» **ACTIVITY**: Only the lines of the data below from the one with "mux,149,0.189" through the one with "worst min register" are wanted. Repeat them exactly.

[Data records]

-- Opening Marker --

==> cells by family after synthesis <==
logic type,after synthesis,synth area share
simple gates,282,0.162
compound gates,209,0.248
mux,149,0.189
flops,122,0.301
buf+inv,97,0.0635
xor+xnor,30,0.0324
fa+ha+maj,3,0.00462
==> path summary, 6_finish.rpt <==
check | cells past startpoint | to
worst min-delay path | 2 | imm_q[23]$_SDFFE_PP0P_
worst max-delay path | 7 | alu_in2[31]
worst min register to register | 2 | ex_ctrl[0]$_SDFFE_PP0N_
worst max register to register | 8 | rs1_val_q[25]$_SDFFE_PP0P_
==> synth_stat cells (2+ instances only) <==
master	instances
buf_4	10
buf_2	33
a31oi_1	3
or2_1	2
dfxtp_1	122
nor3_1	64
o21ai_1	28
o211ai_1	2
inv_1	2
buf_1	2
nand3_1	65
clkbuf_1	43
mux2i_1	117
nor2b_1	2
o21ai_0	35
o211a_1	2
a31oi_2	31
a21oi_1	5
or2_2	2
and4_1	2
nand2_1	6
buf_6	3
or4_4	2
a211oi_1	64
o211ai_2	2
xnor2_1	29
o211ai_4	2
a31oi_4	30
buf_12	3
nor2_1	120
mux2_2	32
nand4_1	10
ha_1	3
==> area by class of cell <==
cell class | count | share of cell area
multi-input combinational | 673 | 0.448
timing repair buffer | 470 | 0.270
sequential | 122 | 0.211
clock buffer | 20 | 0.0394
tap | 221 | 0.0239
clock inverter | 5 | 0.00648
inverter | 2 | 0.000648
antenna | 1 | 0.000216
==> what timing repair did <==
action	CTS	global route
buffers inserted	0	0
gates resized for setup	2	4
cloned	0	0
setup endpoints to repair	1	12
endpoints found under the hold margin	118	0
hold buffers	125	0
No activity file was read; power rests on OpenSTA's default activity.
[config.mk]
export PLATFORM = sky130hd
export DESIGN_NAME = serial_adder
export DESIGN_NICKNAME = d
export VERILOG_FILES = /design/src/rtl/serial_adder.sv
export SDC_FILE = /design/constraint.sdc
export NUM_CORES = 1
export LEC_CHECK = 0
export CORE_ASPECT_RATIO = 1.4
export CORE_UTILIZATION = 53
export DETAILED_ROUTE_END_ITERATION = 8
export MAX_ROUTING_LAYER = met4
export PLACE_DENSITY = 0.82
export SKIP_CTS_REPAIR_TIMING = 1
export SYNTH_ARGS = -nofsm -noshare
export SYNTH_HDL_FRONTEND = slang
export SYNTH_SLANG_ARGS = --single-unit
[constraint.sdc]
create_clock -name clk -period 2.5 [get_ports clk]
set_clock_uncertainty 0.15 [all_clocks]
set_input_delay 0.25 -clock clk [delete_from_list [all_inputs] [get_ports clk]]
set_output_delay 0.25 -clock clk [all_outputs]
set_load 0.02 [all_outputs]
[src/rtl/serial_adder.sv]
// Bit-serial WIDTH-bit adder: one full-adder cell plus a carry register,
// consuming operands LSB first and presenting {c_out, sum} with a done pulse.
module serial_adder #(
    parameter int WIDTH = 8
) (
    input  logic             clk,
    input  logic             rst_n,
    input  logic             start,
    input  logic [WIDTH-1:0] a,
    input  logic [WIDTH-1:0] b,
    input  logic             c_in,
    output logic             busy,
    output logic             done,
    output logic [WIDTH-1:0] sum,
    output logic             c_out
);

    localparam int CW = $clog2(WIDTH);

    typedef enum logic [1:0] {IDLE, RUN, DONE} state_t;

    state_t           state, state_next;
    logic [WIDTH-1:0] a_sr, b_sr;
    logic             cy;
    logic [CW-1:0]    cnt;
    logic             accept, last, s, cy_next;

    always_comb begin
        accept  = start && (state == IDLE || state == DONE);
        last    = (state == RUN) && (cnt == CW'(WIDTH - 1));
        s       = a_sr[0] ^ b_sr[0] ^ cy;
        cy_next = (a_sr[0] & b_sr[0]) | (a_sr[0] & cy) | (b_sr[0] & cy);
    end

    always_ff @(posedge clk or negedge rst_n) begin
        if (!rst_n) state <= IDLE;
        else        state <= state_next;
    end

    always_comb begin
        state_next = state;
        case (state)
            IDLE:    if (accept) state_next = RUN;
            RUN:     if (last)   state_next = DONE;
            DONE:    state_next = accept ? RUN : IDLE;
            default: state_next = IDLE;
        endcase
    end

    // busy/done are flopped from the next state so they change exactly with it
    always_ff @(posedge clk or negedge rst_n) begin
        if (!rst_n) begin
            busy <= 1'b0;
            done <= 1'b0;
        end else begin
            busy <= (state_next == RUN);
            done <= (state_next == DONE);
        end
    end

    always_ff @(posedge clk or negedge rst_n) begin
        if (!rst_n) begin
            a_sr  <= '0;
            b_sr  <= '0;
            cy    <= 1'b0;
            cnt   <= '0;
            sum   <= '0;
            c_out <= 1'b0;
        end else if (accept) begin
            a_sr  <= a;
            b_sr  <= b;
            cy    <= c_in;
            cnt   <= '0;
            sum   <= '0;
            c_out <= 1'b0;
        end else if (state == RUN) begin
            a_sr <= a_sr >> 1;
            b_sr <= b_sr >> 1;
            cy   <= cy_next;
            cnt  <= cnt + CW'(1);
            // sum fills from the MSB so step i lands in bit i after WIDTH shifts
            sum  <= {s, sum[WIDTH-1:1]};
            if (last) c_out <= cy_next;
        end
    end

endmodule

Yosys cells after proc, flatten, opt, wreduce, memory -nomap -nowiden
Index checks and enable logic that the tools add are counted.
W data, S select, Z words.
Cells by class
  bitwise logic cells: 7
  eq/ne operators: 5
  muxes and demuxes: 17
  $add $sub $neg: 1
  reduce and logical (&&, ||, !) cells: 7
Operators with widths (number)
  $mux W8: 6
  $mux W1: 6
  $mux W3: 2
  $pmux W2 S3: 1
  $eq A2 B1 Y1 const B: 2
  $eq A2 B2 Y1 const B: 2
  $mux W2: 2
  $reduce_bool A2 Y1: 2
  $add A3 B1 Y3 const B: 1
  $and A1 B1 Y1: 3
  $eq A3 B3 Y1 const B: 1
  $logic_and A1 B1 Y1: 2
  $logic_not A2 Y1: 1
  $or A1 B1 Y1: 2
  $reduce_and A2 Y1: 1
  $xor A1 B1 Y1: 2
  $logic_or A1 B1 Y1: 1
Storage, ports and cells
  flip-flop bits (word level): 33
  logic and storage cells: 46
  input bits: 20

Longest topological paths before layout
Gate-level depths: netlist of run 1.
  depth in word-level cells: 6
  depth in mapped cells: 5
  mapped depth without buffers: 5

Worst setup path after synthesis of run 1
No wires, ideal clock.
  path type: flip-flop to flip-flop
  from: reg a_sr[0]
  to: reg sum[7]
  required time: 2.229 ns
  stages on the path, launching flop included: 4
  clock period less this slack: 1.534 ns
  path buffers: 0
  arrival time: 1.263 ns
  path slack: 0.966 ns
  cells stage by stage: dfrtp_1 > fa_1 > mux2_2 > a22o_1
Between the ends
  word-level cells in the longest chain between the ends: 4
RTL lines
  from (decl): line 23  | logic [WIDTH-1:0] a_sr, b_sr;
  from (signal assigned): line 77  | a_sr <= a_sr >> 1;
  $xor A1 B1 Y1 (2 in series): line 31  | s = a_sr[0] ^ b_sr[0] ^ cy;
  $mux W8: line 76  | end else if (state == RUN) begin
  $mux W8: line 69  | end else if (accept) begin
  to (signal assigned): line 82  | sum <= {s, sum[WIDTH-1:1]};
  to (decl): line 14  | output logic [WIDTH-1:0] sum,
Every way passes these cells. The select of a mux whose other input is x is not followed.
A chain may end at the register's enable or synchronous reset.

Worst setup path after layout of run 1
  from: reg sum[7]
  to: out sum[7]
No word-level cell between the ends.

==> results of run 1 <==
## cell type report
cell class / count / area share
inverter: 12 / 0.0248
clock inverter: 3 / 0.00966
clock buffer: 5 / 0.0207
multi-input combinational: 71 / 0.295
tap: 36 / 0.0248
sequential: 33 / 0.455
timing repair buffer: 31 / 0.170
## logic make-up (layout without fill, tap and decap cells)
logic type	count (synthesis)	count (layout)	share of synthesized area
adders and majority gates	3	3	0.0304
buffers and inverters	21	51	0.0827
AOI/OAI and AO/OA	46	46	0.209
DFF	33	33	0.557
and+or+nand+nor	14	14	0.0624
muxes	8	8	0.0582
## registers in the layout (all words and copies together) (netlist names)
signal  flops
b_sr        8
sum         8
busy        1
c_out       1
a_sr        8
cy          1
state       2
cnt         3
done        1
## worst paths after layout
check                               startpoint                  end  cells after the start  slack [ns]
setup reg to reg            state[0]$_DFF_PN0_   cnt[0]$_DFFE_PN0P_                      3        0.85
hold reg to reg            b_sr[4]$_DFFE_PN0P_  b_sr[4]$_DFFE_PN0P_                      2        0.38
max in group asynchronous                rst_n       cy$_DFFE_PN0P_                      2        1.76
min in group clk                          b[7]  b_sr[7]$_DFFE_PN0P_                      2        0.37
hold / removal                           rst_n   sum[3]$_DFFE_PN0P_                      2        0.14
setup / recovery            sum[7]$_DFFE_PN0P_               sum[7]                      1        0.72
## per-stage QoR
stage	area [µm²]	worst slack [ns]	hold slack, ns	power, mW	cells
final	1810	0.721	0.144	2.17	191
after global routing	1810	0.653	0.182	2.34	191
after CTS	1810	0.685	0.147	2.19	191
after detailed placement	1760	0.626	0.351	1.89	183
after global placement	1760	0.646	0.340	1.84	183
after floorplan	1480	0.966	-0.196	1.63	125
## power by group
part / switching [mW] / internal, mW
Clock: 0.186 / 0.106
Sequential: 0.200 / 0.767
Combinational: 0.439 / 0.469
## cell usage after synthesis, drive strengths merged
library cell,instances
a211oi,3
dfrtp,33
and2,2
buf,9
a21oi,15
nand2,2
mux2,5
nor2,1
nand3,1
fa,1
nand2b,3
a22o,12
a21o,1
and2b,1
ha,2
mux2i,3
inv,12
nor2b,4
o21ai,2
o211ai,1
o22ai,12
## per-layer routing
layer,global-route usage,wire length (µm),vias to the layer above
met5,-,0,-
met4,0.107,60,0
met3,0.0780,132,5
met2,0.356,1500,28
met1,0.296,1170,522
li1,-,-,503
## placed cells by master, fill, tap and decap left out, types with 2 or more instances in the layout
| master | netlist | layout |
|---|---|---|
| a211oi_1 | 3 | 3 |
| a21oi_1 | 15 | 15 |
| a22o_1 | 12 | 12 |
| and2_1 | 2 | 2 |
| clkbuf_4 | 0 | 5 |
| clkdlybuf4s50_1 | 0 | 30 |
| clkinv_2 | 0 | 2 |
| dfrtp_1 | 33 | 33 |
| ha_1 | 2 | 2 |
| inv_1 | 12 | 12 |
| mux2_2 | 5 | 5 |
| mux2i_1 | 3 | 3 |
| nand2_1 | 2 | 2 |
| nand2b_2 | 2 | 2 |
| nor2b_1 | 4 | 4 |
| o21ai_1 | 2 | 2 |
| o22ai_1 | 12 | 12 |
==> impl_metrics.tcl, run 1 <==
set metrics [dict create \
    wl_mm 2.87 \
    arrival_ns 1.38 \
    report.final.slew_viol_count 0 \
    crit_buf_inv 1 \
    placementRows 22 \
    worst_pin_slew_ns 0.585 \
    htreeDepth 2 \
    fin_util 0.686 \
    die-area_mm2 0.00302 \
    cp-start-kind "flip-flop" \
    multi_input_area_um2 534 \
    synth-seq-area-share 0.557 \
    setup_viol 0 \
    hold_path_class "primary input to async pin" \
    cts_buffers 5 \
    synthesis.nets 148 \
    post_drt_via_cell_ratio 5.54 \
    syn_area_mm2 0.00148 \
    wire_per_inst_um 15.0 \
    crit_path_top_delay_cell "clkdlybuf4s50_1" \
    seq_area_um2 826 \
    via_count 1058 \
    max_stage_delay_ns 0.62 \
    cts_tree "done" \
    antenna_found_initial 0 \
    crit_required_ns 2.10 \
    drtAntennaViolNets 0 \
    rsz0062_at_grt "false" \
    power.leakage_nw 0.798 \
    yosys_register_bits 33 \
    grt_pass1_vias 1026 \
    fmax_ghz 0.562 \
    drtIter0Drc 20 \
    place.gp.congestion 0.776 \
    area.growth.synth_to_final_pct 22.3 \
    cts_num_sinks 33 \
    die_x_um 46.7 \
    syn_area_per_cell_um2 11.9 \
    num-fill-cells 227 \
    track_usage 0.241 \
    synth_cell_types 24 \
    cp-end-kind "output port" \
    status "finished clean" \
    ir_worst_vdd_v 0.000639 \
    synth_top_area_frac 0.557 \
    tns_ns 0 \
    die_y_um 64.6 \
    syn_inst 125 \
    period_share 0.712 \
    synth_top_cells_by_area "dfrtp_1, a22o_1, a21oi_1, o22ai_1, mux2_2" \
    layout.nets 177 \
    clock_latency_ns 0.34 \
    ys.warnings.count 0 \
    grt_overflow 0 \
    drive_gt1_frac 0.116 \
    powerDensity_mw_per_mm2 1190 \
    yosys.area.top_type "dfrtp_1" \
    crit_chain "clkdlybuf4s50_1" \
    grt_pass1_wl_mm 4.85 \
    min_period_ns 1.78 \
    cts_root_buffer "clkbuf_4" \
    drc 0 \
    critPathKind "flip-flop to output port" \
    final_hold_viol_count 0 \
    relSlewSlack 0.610 \
    maxCapViolations 0 \
    grt_max_degree 34 \
    clk_pin_slew_ns 0.11 \
    worstPathMaxFanout 4 \
    io_pins 31 \
    dr.pass1.iters 4 \
    coreArea_mm2 0.00264 \
    cp_top_family "buffers and inverters" \
    port_buffers 30 \
    n_antenna_cell 0 \
    start_util 0.561 \
    clockBufferDepth 2 \
]
Power figures use the tool's default switching activity.
==> run 2: changes to the inputs <==
--- a/config.mk
+++ b/config.mk
@@ -6,10 +6,10 @@
 export NUM_CORES = 1
 export LEC_CHECK = 0
 export CORE_ASPECT_RATIO = 1.4
-export CORE_UTILIZATION = 53
+export CORE_UTILIZATION = 45
 export DETAILED_ROUTE_END_ITERATION = 8
 export MAX_ROUTING_LAYER = met4
-export PLACE_DENSITY = 0.82
+export PLACE_DENSITY = 0.75
 export SKIP_CTS_REPAIR_TIMING = 1
 export SYNTH_ARGS = -nofsm -noshare
 export SYNTH_HDL_FRONTEND = slang
==> constraint.sdc (replaced) <==
create_clock -name clk -period 1.6 [get_ports clk]
set_clock_uncertainty 0.15 [all_clocks]
set_input_delay 0.16 -clock clk [delete_from_list [all_inputs] [get_ports clk]]
set_output_delay 0.16 -clock clk [all_outputs]
set_load 0.02 [all_outputs]
==> run 2 against run 1 <==
  * Hold slack worse by 0.0058 ns
  * Critical path depth rose by 2
  * Global-route usage shrank 3.9 points
  * Register-to-register slack got worse by 0.83 ns
==> impl_metrics.tcl, run 2 (synthesis results as in run 1) <==
set metrics [dict create \
    status "finished clean" \
    cp_top_family "adder cells" \
    final_hold_viol_count 0 \
    coreArea_mm2 0.00312 \
    dp_hpwl_mm 2.07 \
    clk_pin_slew_ns 0.06 \
    p_total_mw 3.62 \
    most-common-layout-cells "dfrtp_1, clkdlybuf4s50_1, a21oi_1" \
    grt_max_degree 34 \
    clock_latency_ns 0.29 \
    crit_buf_inv 0 \
    ir_worst_vdd_v 0.00101 \
    layout.nets 183 \
    cts_tree "done" \
    die-area_mm2 0.00353 \
    report.final.slew_viol_count 0 \
    worst_pin_slew_ns 0.437 \
    htreeDepth 2 \
    die_y_um 69.9 \
    final_common_cell "dfrtp_1" \
    period_share 0.986 \
    wl_mm 2.94 \
    n_antenna_cell 0 \
    rsz0062_at_grt "true" \
    drc 0 \
    arrival_ns 1.60 \
    start_util 0.475 \
    via_count 1087 \
    drtAntennaViolNets 0 \
    placementRows 24 \
    drtIter0Drc 31 \
    fmax_ghz 0.634 \
    worstReg2RegEnd "sum[7]$_DFFE_PN0P_" \
    worstPathMaxFanout 3 \
    grt_pass1_vias 1128 \
    setup_viol 0 \
    cts_root_buffer "clkbuf_8" \
    powerDensity_mw_per_mm2 1880 \
    io_pins 31 \
    post_drt_via_cell_ratio 5.46 \
    final_cell_count_no_fill 199 \
    reg2reg_slack_ns 0.02 \
    hold_path_class "primary input to async pin" \
    cp-end-kind "flip-flop" \
    num-fill-cells 278 \
    max_stage_delay_ns 0.46 \
    crit_required_ns 1.62 \
    worst-r2r-cell-count 3 \
    cts_num_sinks 33 \
    power.leakage_nw 0.976 \
    r2r-start "b_sr[0]$_DFFE_PN0P_" \
    area.growth.synth_to_final_pct 29.5 \
    reg.largest.list "a_sr: 8 flops, b_sr: 8 flops, sum: 8 flops" \
    track_usage 0.202 \
    relSlewSlack 0.709 \
    port_buffers 30 \
    crit_path_top_delay_cell "fa_1" \
    drive_gt1_frac 0.144 \
    clockBufferDepth 2 \
    crit_chain "fa_1 > mux2_2 > a22o_1" \
    dpl.cell_count 190 \
    dr.pass1.iters 4 \
    wire_per_inst_um 14.8 \
    grt_pass1_wl_mm 4.97 \
    cts_buffers 5 \
    die_x_um 50.5 \
    maxCapViolations 0 \
    antenna_found_initial 0 \
    critPathKind "flip-flop to flip-flop" \
    grt_overflow 0 \
    hold_ws_ns 0.138 \
    cp-start-kind "flip-flop" \
    min_period_ns 1.58 \
    fin_util 0.615 \
    place.gp.congestion 0.711 \
]
run 2: cell types whose count changed in the layout (fill, tap and decap cells not counted), sizes merged:
| cell | change |
|---|---|
| buf | +6 |
| dlymetal6s2s | +9 |
| clkinv | -2 |
| clkdlybuf4s50 | -9 |
| clkbuf | +1 |
run 2: where the power goes:
group	switching, mW	internal, mW	total [mW]	leakage, nW
logic	0.712	0.777	1.49	0.530
registers	0.293	1.20	1.50	0.402
clock network	0.293	0.339	0.632	0.0433
run 2: how the worst max path moves through the flow:
stage | cells after the start | to | start | slack (ns)
6_report | 3 | sum[7]$_DFFE_PN0P_ | b_sr[0]$_DFFE_PN0P_ | 0.02
5_1_grt | 3 | sum[7]$_DFFE_PN0P_ | b_sr[0]$_DFFE_PN0P_ | -0.03
4_1_cts | 1 | sum[7] | sum[7]$_DFFE_PN0P_ | -0.07
3_5_place_dp | 5 | b_sr[4]$_DFFE_PN0P_ | start | -0.04
3_3_place_gp | 5 | b_sr[4]$_DFFE_PN0P_ | start | 0.002
2_1_floorplan | 3 | sum[7]$_DFFE_PN0P_ | a_sr[0]$_DFFE_PN0P_ | 0.07
run 2: per-layer routing:
layer	global-route usage	wire, µm	vias to the layer above
met2	0.320	1480	31
met4	0.108	89	0
met3	0.0654	151	9
li1	-	-	516
met5	-	0	-
met1	0.222	1220	531
run 2: cell type report:
cell class,count,area [µm²],share of cell area
Multi-Input combinational cell,71,534,0.278
Sequential cell,33,826,0.430
Tap cell,39,48.8,0.0254
Inverter,12,45.0,0.0235
Clock inverter,1,7.51,0.00391
Timing Repair Buffer,37,375,0.196
Clock buffer,6,82.6,0.0430
run 2: per-stage QoR:
| stage | area, µm² | TNS (ns) | worst slack [ns] |
|---|---|---|---|
| 2_1_floorplan | 1480 | 0 | 0.0661 |
| 3_3_place_gp | 1790 | 0 | 0.00178 |
| 3_5_place_dp | 1790 | -0.143 | -0.0354 |
| 4_1_cts | 1880 | -0.0983 | -0.0719 |
| 5_1_grt | 1920 | -0.0490 | -0.0263 |
| 6_report | 1920 | 0 | 0.0220 |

-- Closing Marker --

» **PROBLEM SOLUTION**:
mux,149,0.189
flops,122,0.301
buf+inv,97,0.0635
xor+xnor,30,0.0324
fa+ha+maj,3,0.00462
==> path summary, 6_finish.rpt <==
check | cells past startpoint | to
worst min-delay path | 2 | imm_q[23]$_SDFFE_PP0P_
worst max-delay path | 7 | alu_in2[31]
worst min register to register | 2 | ex_ctrl[0]$_SDFFE_PP0N_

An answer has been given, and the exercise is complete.